EXERCISE DESCRIPTION
The answer is to be an exact copy of the lines below running from the line with "[layout make-up]" down to the line with "layer | vias", both ends included, and nothing more.

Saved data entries

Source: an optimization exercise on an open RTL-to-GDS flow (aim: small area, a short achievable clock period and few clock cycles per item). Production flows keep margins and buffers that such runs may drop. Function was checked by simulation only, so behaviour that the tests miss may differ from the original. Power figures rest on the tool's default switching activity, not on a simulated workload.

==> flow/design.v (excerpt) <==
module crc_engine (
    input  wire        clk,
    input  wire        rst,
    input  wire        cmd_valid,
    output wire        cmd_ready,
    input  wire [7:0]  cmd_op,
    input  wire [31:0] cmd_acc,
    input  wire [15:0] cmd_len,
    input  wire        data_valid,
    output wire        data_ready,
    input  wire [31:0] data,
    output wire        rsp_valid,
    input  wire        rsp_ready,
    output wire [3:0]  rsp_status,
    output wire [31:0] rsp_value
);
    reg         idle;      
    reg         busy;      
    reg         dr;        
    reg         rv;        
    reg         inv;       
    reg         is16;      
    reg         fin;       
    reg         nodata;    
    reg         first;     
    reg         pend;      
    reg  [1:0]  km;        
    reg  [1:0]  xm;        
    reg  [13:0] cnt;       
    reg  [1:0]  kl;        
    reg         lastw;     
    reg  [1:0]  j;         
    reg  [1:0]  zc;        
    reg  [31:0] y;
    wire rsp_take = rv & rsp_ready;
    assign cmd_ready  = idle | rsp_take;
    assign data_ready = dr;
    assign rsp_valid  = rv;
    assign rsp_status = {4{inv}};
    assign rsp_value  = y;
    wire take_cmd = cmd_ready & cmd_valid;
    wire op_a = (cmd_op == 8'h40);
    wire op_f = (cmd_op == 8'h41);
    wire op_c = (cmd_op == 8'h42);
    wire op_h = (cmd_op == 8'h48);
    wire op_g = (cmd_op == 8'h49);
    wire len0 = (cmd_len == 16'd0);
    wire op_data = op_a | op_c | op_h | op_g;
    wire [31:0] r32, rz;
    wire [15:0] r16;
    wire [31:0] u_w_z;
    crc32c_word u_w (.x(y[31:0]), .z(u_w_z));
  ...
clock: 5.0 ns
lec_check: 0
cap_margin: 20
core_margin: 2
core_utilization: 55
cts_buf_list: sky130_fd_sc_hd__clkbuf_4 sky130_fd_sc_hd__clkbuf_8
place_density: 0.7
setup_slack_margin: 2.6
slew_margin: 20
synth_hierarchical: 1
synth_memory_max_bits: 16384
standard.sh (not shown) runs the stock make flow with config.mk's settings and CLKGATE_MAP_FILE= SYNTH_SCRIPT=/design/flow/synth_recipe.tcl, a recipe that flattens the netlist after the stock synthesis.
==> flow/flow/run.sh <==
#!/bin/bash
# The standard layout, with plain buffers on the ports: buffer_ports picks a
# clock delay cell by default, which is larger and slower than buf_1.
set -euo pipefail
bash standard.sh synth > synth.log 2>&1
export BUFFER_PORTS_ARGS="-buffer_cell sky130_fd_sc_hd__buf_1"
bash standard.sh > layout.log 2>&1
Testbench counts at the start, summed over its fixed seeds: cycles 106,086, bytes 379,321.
---
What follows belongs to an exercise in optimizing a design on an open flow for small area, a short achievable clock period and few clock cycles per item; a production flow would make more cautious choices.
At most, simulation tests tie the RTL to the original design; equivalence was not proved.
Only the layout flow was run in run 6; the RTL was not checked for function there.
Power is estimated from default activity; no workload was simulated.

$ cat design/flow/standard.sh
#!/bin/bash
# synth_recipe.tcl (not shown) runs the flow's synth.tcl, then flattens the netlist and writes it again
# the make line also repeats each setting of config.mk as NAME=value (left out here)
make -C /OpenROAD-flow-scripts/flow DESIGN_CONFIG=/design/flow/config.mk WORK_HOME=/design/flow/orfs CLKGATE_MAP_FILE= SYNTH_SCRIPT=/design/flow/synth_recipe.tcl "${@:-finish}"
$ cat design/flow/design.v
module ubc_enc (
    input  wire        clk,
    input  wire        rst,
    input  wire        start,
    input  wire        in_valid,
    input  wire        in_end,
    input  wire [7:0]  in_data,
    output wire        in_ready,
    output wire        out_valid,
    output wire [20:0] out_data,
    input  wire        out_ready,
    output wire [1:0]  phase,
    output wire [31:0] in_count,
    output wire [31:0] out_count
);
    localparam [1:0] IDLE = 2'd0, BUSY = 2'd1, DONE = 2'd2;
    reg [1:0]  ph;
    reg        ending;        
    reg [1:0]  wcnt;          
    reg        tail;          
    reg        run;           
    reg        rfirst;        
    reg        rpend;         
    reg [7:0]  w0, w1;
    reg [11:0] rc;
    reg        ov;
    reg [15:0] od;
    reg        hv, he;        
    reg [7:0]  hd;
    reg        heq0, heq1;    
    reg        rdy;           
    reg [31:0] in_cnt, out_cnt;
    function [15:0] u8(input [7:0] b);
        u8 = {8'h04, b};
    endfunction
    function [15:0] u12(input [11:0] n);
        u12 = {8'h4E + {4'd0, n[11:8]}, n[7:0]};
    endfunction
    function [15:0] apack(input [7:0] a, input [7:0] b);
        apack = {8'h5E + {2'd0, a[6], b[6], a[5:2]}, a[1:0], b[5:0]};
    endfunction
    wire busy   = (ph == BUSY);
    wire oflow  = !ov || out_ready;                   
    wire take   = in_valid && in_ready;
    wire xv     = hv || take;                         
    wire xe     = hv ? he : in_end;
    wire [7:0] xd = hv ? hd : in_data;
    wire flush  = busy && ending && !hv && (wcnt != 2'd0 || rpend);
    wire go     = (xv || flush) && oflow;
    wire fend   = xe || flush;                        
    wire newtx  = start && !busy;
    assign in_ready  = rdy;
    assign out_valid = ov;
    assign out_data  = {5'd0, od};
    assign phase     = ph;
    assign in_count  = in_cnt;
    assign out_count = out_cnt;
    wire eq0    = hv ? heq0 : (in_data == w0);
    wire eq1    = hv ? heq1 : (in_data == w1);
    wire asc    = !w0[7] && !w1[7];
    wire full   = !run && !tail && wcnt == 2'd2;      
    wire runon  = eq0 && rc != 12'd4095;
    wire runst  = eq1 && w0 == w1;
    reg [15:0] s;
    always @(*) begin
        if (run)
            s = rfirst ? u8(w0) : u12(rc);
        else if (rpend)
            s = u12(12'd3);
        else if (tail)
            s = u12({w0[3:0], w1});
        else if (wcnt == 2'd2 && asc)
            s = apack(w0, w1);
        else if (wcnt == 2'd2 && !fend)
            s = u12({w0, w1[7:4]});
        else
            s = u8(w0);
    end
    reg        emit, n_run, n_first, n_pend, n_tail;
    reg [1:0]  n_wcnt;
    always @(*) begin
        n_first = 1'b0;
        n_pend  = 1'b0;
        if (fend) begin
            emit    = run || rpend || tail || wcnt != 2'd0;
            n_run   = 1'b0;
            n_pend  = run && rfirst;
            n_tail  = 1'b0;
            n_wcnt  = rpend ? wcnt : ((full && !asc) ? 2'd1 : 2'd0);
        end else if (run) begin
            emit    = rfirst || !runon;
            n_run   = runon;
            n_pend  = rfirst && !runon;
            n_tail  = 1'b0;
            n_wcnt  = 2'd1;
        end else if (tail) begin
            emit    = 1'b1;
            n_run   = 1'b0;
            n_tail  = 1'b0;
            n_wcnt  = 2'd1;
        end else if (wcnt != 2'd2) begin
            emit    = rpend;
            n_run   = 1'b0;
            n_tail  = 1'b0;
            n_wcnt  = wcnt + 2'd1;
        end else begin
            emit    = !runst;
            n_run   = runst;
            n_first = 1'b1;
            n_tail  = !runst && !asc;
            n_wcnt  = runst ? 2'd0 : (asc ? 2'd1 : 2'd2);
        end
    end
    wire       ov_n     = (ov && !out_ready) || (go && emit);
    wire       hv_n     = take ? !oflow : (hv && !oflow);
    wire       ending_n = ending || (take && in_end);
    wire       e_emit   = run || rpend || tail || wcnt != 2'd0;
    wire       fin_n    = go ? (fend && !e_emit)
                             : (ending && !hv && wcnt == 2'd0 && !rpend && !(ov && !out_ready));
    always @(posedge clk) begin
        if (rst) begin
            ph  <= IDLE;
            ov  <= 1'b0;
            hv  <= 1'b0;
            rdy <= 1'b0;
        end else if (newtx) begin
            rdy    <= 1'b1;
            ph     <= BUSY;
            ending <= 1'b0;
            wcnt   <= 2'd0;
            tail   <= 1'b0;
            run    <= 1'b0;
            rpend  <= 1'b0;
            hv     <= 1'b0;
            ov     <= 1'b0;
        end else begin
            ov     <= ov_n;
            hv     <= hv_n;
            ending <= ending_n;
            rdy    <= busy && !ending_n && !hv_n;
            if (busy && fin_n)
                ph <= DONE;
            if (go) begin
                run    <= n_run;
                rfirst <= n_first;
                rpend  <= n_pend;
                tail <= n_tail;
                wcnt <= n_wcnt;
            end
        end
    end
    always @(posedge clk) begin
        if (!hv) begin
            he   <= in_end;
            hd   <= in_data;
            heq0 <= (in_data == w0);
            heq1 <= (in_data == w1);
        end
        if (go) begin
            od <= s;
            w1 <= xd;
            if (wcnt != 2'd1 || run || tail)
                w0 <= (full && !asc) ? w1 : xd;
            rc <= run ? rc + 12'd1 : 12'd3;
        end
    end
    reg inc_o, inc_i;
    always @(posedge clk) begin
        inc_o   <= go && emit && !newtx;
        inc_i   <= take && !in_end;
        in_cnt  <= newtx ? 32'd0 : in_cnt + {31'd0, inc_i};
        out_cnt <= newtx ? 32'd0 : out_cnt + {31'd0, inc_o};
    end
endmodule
--
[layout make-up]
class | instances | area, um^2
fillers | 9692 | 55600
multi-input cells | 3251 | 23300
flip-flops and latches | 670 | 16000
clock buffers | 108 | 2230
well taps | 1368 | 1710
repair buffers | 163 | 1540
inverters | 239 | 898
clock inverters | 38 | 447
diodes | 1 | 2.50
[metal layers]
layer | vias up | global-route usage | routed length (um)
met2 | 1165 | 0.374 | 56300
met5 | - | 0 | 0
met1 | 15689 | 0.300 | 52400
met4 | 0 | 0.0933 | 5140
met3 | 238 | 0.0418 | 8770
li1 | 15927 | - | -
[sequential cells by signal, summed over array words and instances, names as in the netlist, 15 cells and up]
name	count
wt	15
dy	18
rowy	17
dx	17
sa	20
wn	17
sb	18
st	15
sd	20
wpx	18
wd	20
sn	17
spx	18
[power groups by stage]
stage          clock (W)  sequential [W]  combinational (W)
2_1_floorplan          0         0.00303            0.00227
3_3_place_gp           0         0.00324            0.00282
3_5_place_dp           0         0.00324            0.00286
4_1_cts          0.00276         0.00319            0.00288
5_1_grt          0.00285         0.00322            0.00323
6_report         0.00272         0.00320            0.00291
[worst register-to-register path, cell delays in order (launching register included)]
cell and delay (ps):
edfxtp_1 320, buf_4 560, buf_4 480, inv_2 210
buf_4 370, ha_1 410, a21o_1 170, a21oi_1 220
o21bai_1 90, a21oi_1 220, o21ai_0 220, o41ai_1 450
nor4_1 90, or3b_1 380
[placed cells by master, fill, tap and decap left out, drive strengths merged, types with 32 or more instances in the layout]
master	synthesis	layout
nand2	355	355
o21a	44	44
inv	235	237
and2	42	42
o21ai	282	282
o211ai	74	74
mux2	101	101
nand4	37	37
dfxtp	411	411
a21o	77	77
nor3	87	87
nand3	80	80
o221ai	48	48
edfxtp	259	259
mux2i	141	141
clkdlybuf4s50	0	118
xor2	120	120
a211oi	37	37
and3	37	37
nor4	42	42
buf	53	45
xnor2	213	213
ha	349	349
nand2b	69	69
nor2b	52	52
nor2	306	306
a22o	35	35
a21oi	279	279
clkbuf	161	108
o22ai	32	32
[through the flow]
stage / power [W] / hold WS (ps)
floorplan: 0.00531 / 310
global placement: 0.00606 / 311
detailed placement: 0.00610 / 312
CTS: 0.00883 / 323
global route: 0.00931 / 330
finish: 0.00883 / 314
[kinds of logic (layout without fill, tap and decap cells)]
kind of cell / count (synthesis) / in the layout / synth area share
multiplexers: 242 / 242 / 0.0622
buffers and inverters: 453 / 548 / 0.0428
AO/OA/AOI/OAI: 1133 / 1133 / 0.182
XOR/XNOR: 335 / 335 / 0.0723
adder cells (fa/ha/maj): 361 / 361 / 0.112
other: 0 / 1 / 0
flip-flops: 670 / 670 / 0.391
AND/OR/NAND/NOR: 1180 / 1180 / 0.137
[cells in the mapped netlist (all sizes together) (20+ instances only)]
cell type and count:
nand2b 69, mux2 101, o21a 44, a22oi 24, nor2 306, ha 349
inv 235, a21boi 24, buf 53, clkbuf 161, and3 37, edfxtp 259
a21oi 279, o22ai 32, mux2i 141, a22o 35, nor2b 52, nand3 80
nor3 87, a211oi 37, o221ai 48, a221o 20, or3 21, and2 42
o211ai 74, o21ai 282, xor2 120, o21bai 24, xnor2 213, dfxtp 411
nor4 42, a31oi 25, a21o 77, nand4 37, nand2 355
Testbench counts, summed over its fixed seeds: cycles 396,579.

ANSWER SECTION
[layout make-up]
class | instances | area, um^2
fillers | 9692 | 55600
multi-input cells | 3251 | 23300
flip-flops and latches | 670 | 16000
clock buffers | 108 | 2230
well taps | 1368 | 1710
repair buffers | 163 | 1540
inverters | 239 | 898
clock inverters | 38 | 447
diodes | 1 | 2.50
[metal layers]
layer | vias up | global-route usage | routed length (um)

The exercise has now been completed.